ЛИЧНО И КОНФИДЕНЦИАЛЬНО: ВСКРЫТЬ ПОСЛЕ СМЕРТИ ЗИГМУНДА И УРСУЛЫ ВЕСТХЕЙМ.

Под этой строкой Урсула добавила: Мисс Теодоре Штейн.

Мисс, повторила про себя Тедди и подумала: она уже тогда сделала из меня англичанку. Девушка, торопясь, распечатала коричневый конверт. Внутри были два белых поменьше: на одном стояло ее имя; другой был адресован Максиму.

Тедди вскрыла свое письмо и увидела, что оно было написано в Париже, на бланке отеля «Плаза Атэн».

Париж. Март, 10,1939

Моя дорогая Тедди!

Если ты читаешь это письмо, значит, мой муж и я мертвы.
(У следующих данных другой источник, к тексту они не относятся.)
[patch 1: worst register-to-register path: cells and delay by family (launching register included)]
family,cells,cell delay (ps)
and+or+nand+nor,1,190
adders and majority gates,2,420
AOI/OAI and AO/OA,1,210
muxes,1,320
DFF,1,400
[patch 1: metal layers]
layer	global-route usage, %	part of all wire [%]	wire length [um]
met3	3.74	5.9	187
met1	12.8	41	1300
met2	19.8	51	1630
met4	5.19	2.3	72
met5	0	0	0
File: src/rtl/instr_reg_ctrl.sv
// instr_reg_ctrl: round-robin writer and FIFO reader for a 32-entry instruction register stack; INSTR_REG_CTRL_STATS_EN adds accept/drop counters
package instr_reg_pkg;
  typedef enum logic [1:0] {ZERO, ADD, SUB, MULT} opcode_t;
  typedef logic signed [7:0] operand_t;
  typedef logic [4:0] address_t;
  typedef struct packed {
    opcode_t  opcode;
    operand_t operand_a;
    operand_t operand_b;
  } instruction_t;
endpackage

module instr_reg_ctrl
  import instr_reg_pkg::*;
#(
  parameter int DEPTH = 32,
  parameter int CNT_W = $clog2(DEPTH) + 1
) (
  input  logic               clk,
  input  logic               reset,
  input  logic               req0_valid,
  output logic               req0_ready,
  input  opcode_t            req0_opcode,
  input  operand_t           req0_operand_a,
  input  operand_t           req0_operand_b,
  input  logic               req1_valid,
  output logic               req1_ready,
  input  opcode_t            req1_opcode,
  input  operand_t           req1_operand_a,
  input  operand_t           req1_operand_b,
  input  logic               rd_req,
  output logic               rd_resp_valid,
  output instruction_t       rd_resp_instr,
  output logic               load_en,
  output address_t           write_pointer,
  output opcode_t            opcode,
  output operand_t           operand_a,
  output operand_t           operand_b,
  output address_t           read_pointer,
  input  instruction_t       instruction_word,
  output logic [CNT_W-1:0]   count,
  output logic               full,
  output logic               empty
`ifdef INSTR_REG_CTRL_STATS_EN
  ,
  output logic [15:0]        wr0_cnt,
  output logic [15:0]        wr1_cnt,
  output logic [15:0]        drop_cnt
`endif
);
  typedef enum logic {IDLE, CAPTURE} state_t;
  state_t state, state_nxt;
  address_t wr_ptr, rd_ptr;
  logic prio1, acc0, acc1, acc, pop;
  assign full = count == CNT_W'(DEPTH);
  assign empty = count == '0;
  assign req0_ready = !full && req0_valid && (!req1_valid || !prio1);
  assign req1_ready = !full && req1_valid && (!req0_valid || prio1);
  assign acc0 = req0_valid && req0_ready;
  assign acc1 = req1_valid && req1_ready;
  assign acc = acc0 || acc1;
  assign pop = state == IDLE && rd_req && !empty;
  always_comb begin
    state_nxt = state;
    state_nxt = state == CAPTURE ? IDLE : (pop ? CAPTURE : IDLE);
  end
  always_ff @(posedge clk) begin
    if (reset) state <= IDLE;
    else state <= state_nxt;
  end
  always_ff @(posedge clk) begin
    if (reset) begin
      load_en <= 1'b0;
      write_pointer <= '0;
      read_pointer <= '1;
      opcode <= ZERO;
      operand_a <= '0;
      operand_b <= '0;
      rd_resp_valid <= 1'b0;
      rd_resp_instr <= '0;
      count <= '0;
      wr_ptr <= '0;
      rd_ptr <= '0;
      prio1 <= 1'b0;
    end else begin
      load_en <= acc;
      rd_resp_valid <= state == CAPTURE;
      count <= count + CNT_W'(acc) - CNT_W'(pop);
      if (acc) begin
        write_pointer <= wr_ptr;
        opcode <= acc1 ? req1_opcode : req0_opcode;
        operand_a <= acc1 ? req1_operand_a : req0_operand_a;
        operand_b <= acc1 ? req1_operand_b : req0_operand_b;
        wr_ptr <= wr_ptr + 1'b1;
        prio1 <= acc0;
      end
      if (pop) begin
        read_pointer <= rd_ptr;
        rd_ptr <= rd_ptr + 1'b1;
      end
      if (state == CAPTURE) rd_resp_instr <= instruction_word;
    end
  end
`ifdef INSTR_REG_CTRL_STATS_EN
  always_ff @(posedge clk) begin
    if (reset) begin
      wr0_cnt <= '0;
      wr1_cnt <= '0;
      drop_cnt <= '0;
    end else begin
      if (acc0 && wr0_cnt != 16'hFFFF) wr0_cnt <= wr0_cnt + 1'b1;
      if (acc1 && wr1_cnt != 16'hFFFF) wr1_cnt <= wr1_cnt + 1'b1;
      if (state == IDLE && rd_req && empty && drop_cnt != 16'hFFFF) drop_cnt <= drop_cnt + 1'b1;
    end
  end
`endif
endmodule

File: config.mk
export PLATFORM = sky130hd
export DESIGN_NAME = instr_reg_ctrl
export DESIGN_NICKNAME = d
export VERILOG_FILES = /design/src/rtl/instr_reg_ctrl.sv
export SDC_FILE = /design/constraint.sdc
export NUM_CORES = 1
export LEC_CHECK = 0
export ABC_CLOCK_PERIOD_IN_PS = 6250
export CORE_MARGIN = 2
export CORE_UTILIZATION = 40
export DETAILED_ROUTE_END_ITERATION = 8
export DONT_BUFFER_PORTS = 1
export HOLD_SLACK_MARGIN = 0.03
export PLACE_DENSITY = 0.53
export SLEW_MARGIN = 20
export SYNTH_ARGS = -nofsm -noshare
export SYNTH_HDL_FRONTEND = slang
export SYNTH_SLANG_ARGS = --single-unit
File: constraint.sdc
create_clock -name clk -period 6.25 [get_ports clk]
set_input_delay 1.25 -clock clk [delete_from_list [all_inputs] [get_ports clk]]
set_output_delay 1.25 -clock clk [all_outputs]
set_load 0.01 [all_outputs]
File: src/flat_wrapper.sv
// flat-port wrapper written by rule: the top's interface ports become plain ports
module mem_arbiter_flat 
#(
  parameter int unsigned XLEN    = 32,
  parameter int unsigned TIMEOUT = 64
)
  (clk, rst, bus_instr_read, bus_instr_address, bus_data_read, bus_data_write, bus_data_address, bus_data_wdata, bus_data_mbe, bus_mem_resp, bus_mem_rdata, bus_instr_resp, bus_instr_rdata, bus_data_resp, bus_data_rdata, bus_mem_read, bus_mem_write, bus_mem_address, bus_mem_wdata, bus_mem_mbe, bus_mem_err);
  mem_arbiter_if #(.XLEN(XLEN)) bus_i ();
  input  logic clk;
  input  logic rst;
  input wire logic [$bits(bus_i.instr_read)-1:0] bus_instr_read;
  input wire logic [$bits(bus_i.instr_address)-1:0] bus_instr_address;
  input wire logic [$bits(bus_i.data_read)-1:0] bus_data_read;
  input wire logic [$bits(bus_i.data_write)-1:0] bus_data_write;
  input wire logic [$bits(bus_i.data_address)-1:0] bus_data_address;
  input wire logic [$bits(bus_i.data_wdata)-1:0] bus_data_wdata;
  input wire logic [$bits(bus_i.data_mbe)-1:0] bus_data_mbe;
  input wire logic [$bits(bus_i.mem_resp)-1:0] bus_mem_resp;
  input wire logic [$bits(bus_i.mem_rdata)-1:0] bus_mem_rdata;
  output wire logic [$bits(bus_i.instr_resp)-1:0] bus_instr_resp;
  output wire logic [$bits(bus_i.instr_rdata)-1:0] bus_instr_rdata;
  output wire logic [$bits(bus_i.data_resp)-1:0] bus_data_resp;
  output wire logic [$bits(bus_i.data_rdata)-1:0] bus_data_rdata;
  output wire logic [$bits(bus_i.mem_read)-1:0] bus_mem_read;
  output wire logic [$bits(bus_i.mem_write)-1:0] bus_mem_write;
  output wire logic [$bits(bus_i.mem_address)-1:0] bus_mem_address;
  output wire logic [$bits(bus_i.mem_wdata)-1:0] bus_mem_wdata;
  output wire logic [$bits(bus_i.mem_mbe)-1:0] bus_mem_mbe;
  output wire logic [$bits(bus_i.mem_err)-1:0] bus_mem_err;
  assign bus_i.instr_read = bus_instr_read;
  assign bus_i.instr_address = bus_instr_address;
  assign bus_i.data_read = bus_data_read;
  assign bus_i.data_write = bus_data_write;
  assign bus_i.data_address = bus_data_address;
  assign bus_i.data_wdata = bus_data_wdata;
  assign bus_i.data_mbe = bus_data_mbe;
  assign bus_i.mem_resp = bus_mem_resp;
  assign bus_i.mem_rdata = bus_mem_rdata;
  assign bus_instr_resp = bus_i.instr_resp;
  assign bus_instr_rdata = bus_i.instr_rdata;
  assign bus_data_resp = bus_i.data_resp;
  assign bus_data_rdata = bus_i.data_rdata;
  assign bus_mem_read = bus_i.mem_read;
  assign bus_mem_write = bus_i.mem_write;
  assign bus_mem_address = bus_i.mem_address;
  assign bus_mem_wdata = bus_i.mem_wdata;
  assign bus_mem_mbe = bus_i.mem_mbe;
  assign bus_mem_err = bus_i.mem_err;
  mem_arbiter #(.XLEN(XLEN), .TIMEOUT(TIMEOUT)) u_core (.clk(clk), .rst(rst), .bus(bus_i));
endmodule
Я возвращаюсь в Берлин, отдавая себе отчет, сколь велика вероятность того, что ни он, ни я, ни кто-либо из семьи Вестхеймов не спасутся от преследований Третьего рейха. И если мы не погибнем от рук нацистов, то всегда есть большая вероятность для нас быть убитыми в войне между Германией и западными союзниками, которая, как мы все знаем, теперь неизбежна. И посему я чувствую, что должна написать о чрезвычайно важном деле, касающемся моего сына, Максимилиана. Знаю, что то, о чем я поведу речь, приведет тебя в большое смущение, возможно, даже шокирует, но я хочу, чтобы кто-то знал всю правду на тот случай, если мне не суждено спастись. И таким человеком можешь быть только ты. Прежде чем перейти к сути, должна тебе сказать, что то, что я собралась написать, предназначено только для твоих глаз. Больше никто и никогда не должен узнать содержание этого письма, кроме, разумеется, Максима, если ты пожелаешь ему рассказать, когда он станет достаточно взрослым, чтобы все понять. Однако я предоставляю тебе самой это решить. Ты должна употребить свое благоразумие и можешь почесть более мудрым, чтобы он никогда об этом не узнал.
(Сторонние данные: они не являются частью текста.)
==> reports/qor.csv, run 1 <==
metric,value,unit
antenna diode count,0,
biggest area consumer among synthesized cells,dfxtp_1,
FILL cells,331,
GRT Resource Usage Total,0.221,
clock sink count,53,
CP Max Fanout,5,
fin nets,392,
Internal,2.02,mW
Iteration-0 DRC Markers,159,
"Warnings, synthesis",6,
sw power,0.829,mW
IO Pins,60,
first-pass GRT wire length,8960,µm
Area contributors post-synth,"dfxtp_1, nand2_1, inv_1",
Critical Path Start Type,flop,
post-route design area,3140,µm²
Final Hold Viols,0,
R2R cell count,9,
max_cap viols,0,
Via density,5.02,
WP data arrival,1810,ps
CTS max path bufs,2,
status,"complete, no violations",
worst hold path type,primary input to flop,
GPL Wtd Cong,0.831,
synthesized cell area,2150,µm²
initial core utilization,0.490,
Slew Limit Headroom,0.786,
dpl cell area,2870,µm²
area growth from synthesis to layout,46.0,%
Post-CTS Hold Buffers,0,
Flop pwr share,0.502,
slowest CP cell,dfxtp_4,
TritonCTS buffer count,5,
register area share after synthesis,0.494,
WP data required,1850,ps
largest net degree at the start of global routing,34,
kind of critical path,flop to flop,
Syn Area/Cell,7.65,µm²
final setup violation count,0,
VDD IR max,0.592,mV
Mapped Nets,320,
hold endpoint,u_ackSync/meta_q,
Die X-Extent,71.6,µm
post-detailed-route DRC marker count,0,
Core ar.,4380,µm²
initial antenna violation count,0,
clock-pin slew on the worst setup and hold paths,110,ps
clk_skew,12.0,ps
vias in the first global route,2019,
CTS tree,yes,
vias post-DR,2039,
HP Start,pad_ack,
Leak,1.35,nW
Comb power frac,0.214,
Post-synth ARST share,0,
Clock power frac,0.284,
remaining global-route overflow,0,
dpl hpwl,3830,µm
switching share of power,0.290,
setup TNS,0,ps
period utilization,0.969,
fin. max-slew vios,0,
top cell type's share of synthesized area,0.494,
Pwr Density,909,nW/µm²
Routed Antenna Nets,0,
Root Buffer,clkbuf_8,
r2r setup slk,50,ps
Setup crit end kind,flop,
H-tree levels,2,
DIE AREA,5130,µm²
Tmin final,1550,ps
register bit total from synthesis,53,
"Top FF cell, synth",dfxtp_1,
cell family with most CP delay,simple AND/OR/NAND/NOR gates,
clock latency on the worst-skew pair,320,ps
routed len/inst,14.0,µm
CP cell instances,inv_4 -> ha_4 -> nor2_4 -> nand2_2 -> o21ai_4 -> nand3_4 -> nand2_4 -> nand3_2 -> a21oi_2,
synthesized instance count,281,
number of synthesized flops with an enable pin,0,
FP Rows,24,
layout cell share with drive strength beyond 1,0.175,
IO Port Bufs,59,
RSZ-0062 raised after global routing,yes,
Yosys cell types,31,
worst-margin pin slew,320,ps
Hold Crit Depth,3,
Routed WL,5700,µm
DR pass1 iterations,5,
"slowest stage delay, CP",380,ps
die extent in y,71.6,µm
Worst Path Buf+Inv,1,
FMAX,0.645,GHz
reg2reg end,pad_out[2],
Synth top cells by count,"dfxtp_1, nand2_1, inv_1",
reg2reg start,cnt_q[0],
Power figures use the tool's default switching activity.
Быть может, я не права, обременяя тебя такой ответственностью, но мне больше некому доверить эту тайну. Тебе же, Тедди, я доверяю беспредельно. Я не могу давать тебе совет, боюсь, я никогда не была уверена по-настоящему, что смогу сама это сделать, когда Максим достаточно вырастет для понимания правды. Ты же – сильная, умная, и я уверена, принятое тобой решение будет верным для моего сына, которого, я знаю, ты очень, очень любишь, так же, как я.
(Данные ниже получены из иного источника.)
$ cat src/rtl/alu_seq.sv
// alu_seq: registered ALU with single-cycle logic/arith/shift/compare ops
// and iterative unsigned multiply (shift-add) and divide (restoring)
// behind a start/busy/done handshake.
module alu_seq #(
    parameter int unsigned WIDTH = 32
) (
    input  logic             clk,
    input  logic             rst,
    input  logic             start,
    input  logic [3:0]       op,
    input  logic [WIDTH-1:0] lt,
    input  logic [WIDTH-1:0] rt,
    output logic             busy,
    output logic             done,
    output logic [WIDTH-1:0] out,
    output logic [WIDTH-1:0] hi,
    output logic             zero_flag,
    output logic             ovf,
    output logic             dz
);

    localparam int unsigned SHW = $clog2(WIDTH);
    localparam int unsigned CW  = SHW + 1;
    localparam int unsigned MSB = WIDTH - 1;

    localparam logic [3:0] OP_MULU = 4'b1100;
    localparam logic [3:0] OP_DIVU = 4'b1101;

    typedef enum logic [1:0] {
        IDLE = 2'd0,
        MUL  = 2'd1,
        DIV  = 2'd2
    } state_t;

    state_t              state;
    logic [CW-1:0]       cnt;
    logic [WIDTH-1:0]    opb;
    logic [2*WIDTH-1:0]  acc;

    logic [WIDTH-1:0]    sum_c;
    logic [WIDTH-1:0]    diff_c;
    logic [SHW-1:0]      sh_c;
    logic [WIDTH-1:0]    res_c;
    logic                ovf_c;

    logic [WIDTH:0]      madd_c;
    logic [2*WIDTH-1:0]  mul_next_c;
    logic [WIDTH:0]      dr_c;
    logic [WIDTH:0]      dsub_c;
    logic [2*WIDTH-1:0]  div_next_c;

    // Single-cycle result and signed overflow for the current request
    always_comb begin
        sum_c  = lt + rt;
        diff_c = lt - rt;
        sh_c   = rt[SHW-1:0];
        res_c  = '0;
        ovf_c  = 1'b0;
        case (op)
            4'b0000: res_c = lt & rt;
            4'b0001: res_c = lt | rt;
            4'b0100,
            4'b0101: res_c = ~(lt | rt);
            4'b0010: begin
                res_c = sum_c;
                ovf_c = (lt[MSB] == rt[MSB]) && (sum_c[MSB] != lt[MSB]);
            end
            4'b0110: begin
                res_c = diff_c;
                ovf_c = (lt[MSB] != rt[MSB]) && (diff_c[MSB] != lt[MSB]);
            end
            // differing signs: lt negative means less; equal signs: difference sign
            4'b0011,
            4'b0111: res_c = {{(WIDTH-1){1'b0}},
                              (lt[MSB] != rt[MSB]) ? lt[MSB] : diff_c[MSB]};
            4'b1000: res_c = lt << sh_c;
            4'b1001: res_c = lt >> sh_c;
            4'b1010: res_c = $signed(lt) >>> sh_c;
            4'b1011: res_c = {{(WIDTH-1){1'b0}}, (lt < rt)};
            default: res_c = '0;
        endcase
    end

    // One iteration of shift-add multiply and restoring divide on acc
    always_comb begin
        madd_c     = {1'b0, acc[2*WIDTH-1:WIDTH]}
                   + (acc[0] ? {1'b0, opb} : {(WIDTH+1){1'b0}});
        mul_next_c = {madd_c, acc[WIDTH-1:1]};
        dr_c       = {acc[2*WIDTH-1:WIDTH], acc[WIDTH-1]};
        dsub_c     = dr_c - {1'b0, opb};
        if (!dsub_c[WIDTH]) begin
            div_next_c = {dsub_c[WIDTH-1:0], acc[WIDTH-2:0], 1'b1};
        end else begin
            div_next_c = {dr_c[WIDTH-1:0], acc[WIDTH-2:0], 1'b0};
        end
    end

    // Control FSM with registered results and handshake
    always_ff @(posedge clk) begin
        if (rst) begin
            state     <= IDLE;
            cnt       <= '0;
            opb       <= '0;
            acc       <= '0;
            busy      <= 1'b0;
            done      <= 1'b0;
            out       <= '0;
            hi        <= '0;
            zero_flag <= 1'b1;
            ovf       <= 1'b0;
            dz        <= 1'b0;
        end else begin
            done <= 1'b0;
            case (state)
                IDLE: begin
                    if (start) begin
                        if (op == OP_MULU) begin
                            state <= MUL;
                            cnt   <= CW'(WIDTH);
                            busy  <= 1'b1;
                            opb   <= lt;
                            acc   <= {{WIDTH{1'b0}}, rt};
                        end else if (op == OP_DIVU) begin
                            state <= DIV;
                            cnt   <= CW'(WIDTH);
                            busy  <= 1'b1;
                            opb   <= rt;
                            acc   <= {{WIDTH{1'b0}}, lt};
                        end else begin
                            out       <= res_c;
                            hi        <= '0;
                            zero_flag <= (res_c == '0);
                            ovf       <= ovf_c;
                            dz        <= 1'b0;
                            done      <= 1'b1;
                        end
                    end
                end
                MUL: begin
                    acc <= mul_next_c;
                    cnt <= cnt - CW'(1);
                    if (cnt == CW'(1)) begin
                        state     <= IDLE;
                        busy      <= 1'b0;
                        done      <= 1'b1;
                        out       <= mul_next_c[WIDTH-1:0];
                        hi        <= mul_next_c[2*WIDTH-1:WIDTH];
                        zero_flag <= (mul_next_c[WIDTH-1:0] == '0);
                        ovf       <= 1'b0;
                        dz        <= 1'b0;
                    end
                end
                DIV: begin
                    acc <= div_next_c;
                    cnt <= cnt - CW'(1);
                    if (cnt == CW'(1)) begin
                        state     <= IDLE;
                        busy      <= 1'b0;
                        done      <= 1'b1;
                        out       <= div_next_c[WIDTH-1:0];
                        hi        <= div_next_c[2*WIDTH-1:WIDTH];
                        zero_flag <= (div_next_c[WIDTH-1:0] == '0);
                        ovf       <= 1'b0;
                        dz        <= (opb == '0);
                    end
                end
                default: state <= IDLE;
            endcase
        end
    end

endmodule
Для того чтобы я могла начать мой рассказ, мне придется вернуться в 1931 год. Тогда…

Глаза Тедди внимательно пробегали строчку за строчкой, столь тщательно написанные Урсулой в Париже шесть лет тому назад. Письмо имело продолжение на следующей странице, и, дочитав до конца, Тедди откинулась на спинку стула. Она была ошеломлена, она не поверила прочитанному.